--- LISTED ENTRIES ---

==> src/rtl/tm_stim_pkg.sv <==
// Shared types and helpers for the Tsetlin Machine stimulus sequencer.
//   - state_t   : sequencer FSM states
//   - PKG_*     : default vector geometry (62 DUT bits plus one DUT reset bit)
//   - popcount  : bit count of a vector up to POP_MAX_W bits wide
package tm_stim_pkg;

  localparam int PKG_DATA_W  = 62;
  localparam int PKG_VEC_W   = PKG_DATA_W + 1;
  localparam int PKG_RST_BIT = PKG_DATA_W;

  // popcount operates on a fixed-width operand; narrower callers zero-extend
  localparam int POP_MAX_W = 256;
  localparam int POP_W     = 9;

  typedef enum logic [2:0] {
    ST_IDLE,
    ST_FETCH,
    ST_APPLY,
    ST_HOLD,
    ST_FINISH
  } state_t;

  function automatic logic [POP_W-1:0] popcount(input logic [POP_MAX_W-1:0] v);
    logic [POP_W-1:0] c;
    c = '0;
    for (int i = 0; i < POP_MAX_W; i++) begin
      c = c + POP_W'(v[i]);
    end
    return c;
  endfunction

endpackage

==> src/rtl/tm_toggle_accum.sv <==
// Output toggle accumulator.
// Keeps the previously sampled DUT output word and adds the number of bits
// that differ from it to a saturating counter whenever en is high.
//   clk, rst  : clock, asynchronous active-low reset (counter only)
//   clr       : zero the counter and capture sample as the new reference
//   en        : accumulate popcount(sample ^ prev_out), then capture sample
//   sample    : DUT output word
//   cnt       : saturating toggle count
module tm_toggle_accum
  import tm_stim_pkg::*;
#(
  parameter int DATA_W = PKG_DATA_W,
  parameter int CNT_W  = 32
) (
  input  logic              clk,
  input  logic              rst,
  input  logic              clr,
  input  logic              en,
  input  logic [DATA_W-1:0] sample,
  output logic [CNT_W-1:0]  cnt
);

  localparam int SUM_W = ((CNT_W > POP_W) ? CNT_W : POP_W) + 1;

  logic [DATA_W-1:0] prev_out;
  logic [POP_W-1:0]  flips;

  assign flips = popcount(POP_MAX_W'(sample ^ prev_out));

  // Any carry above the counter width pins the result at all-ones
  function automatic logic [CNT_W-1:0] sat_add(input logic [CNT_W-1:0] a,
                                               input logic [POP_W-1:0] b);
    logic [SUM_W-1:0] s;
    s = SUM_W'(a) + SUM_W'(b);
    if (|s[SUM_W-1:CNT_W]) return '1;
    return s[CNT_W-1:0];
  endfunction

  // Reference word: only meaningful once a run has cleared it
  always_ff @(posedge clk) begin
    if (clr || en) prev_out <= sample;
  end

  always_ff @(posedge clk or negedge rst) begin
    if (!rst) begin
      cnt <= '0;
    end else if (clr) begin
      cnt <= '0;
    end else if (en) begin
      cnt <= sat_add(cnt, flips);
    end
  end

endmodule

---

### PROBLEM DESCRIPTION
Write out each line above with the word "zero".

### WRITTEN ANSWER
  // popcount operates on a fixed-width operand; narrower callers zero-extend
//   clr       : zero the counter and capture sample as the new reference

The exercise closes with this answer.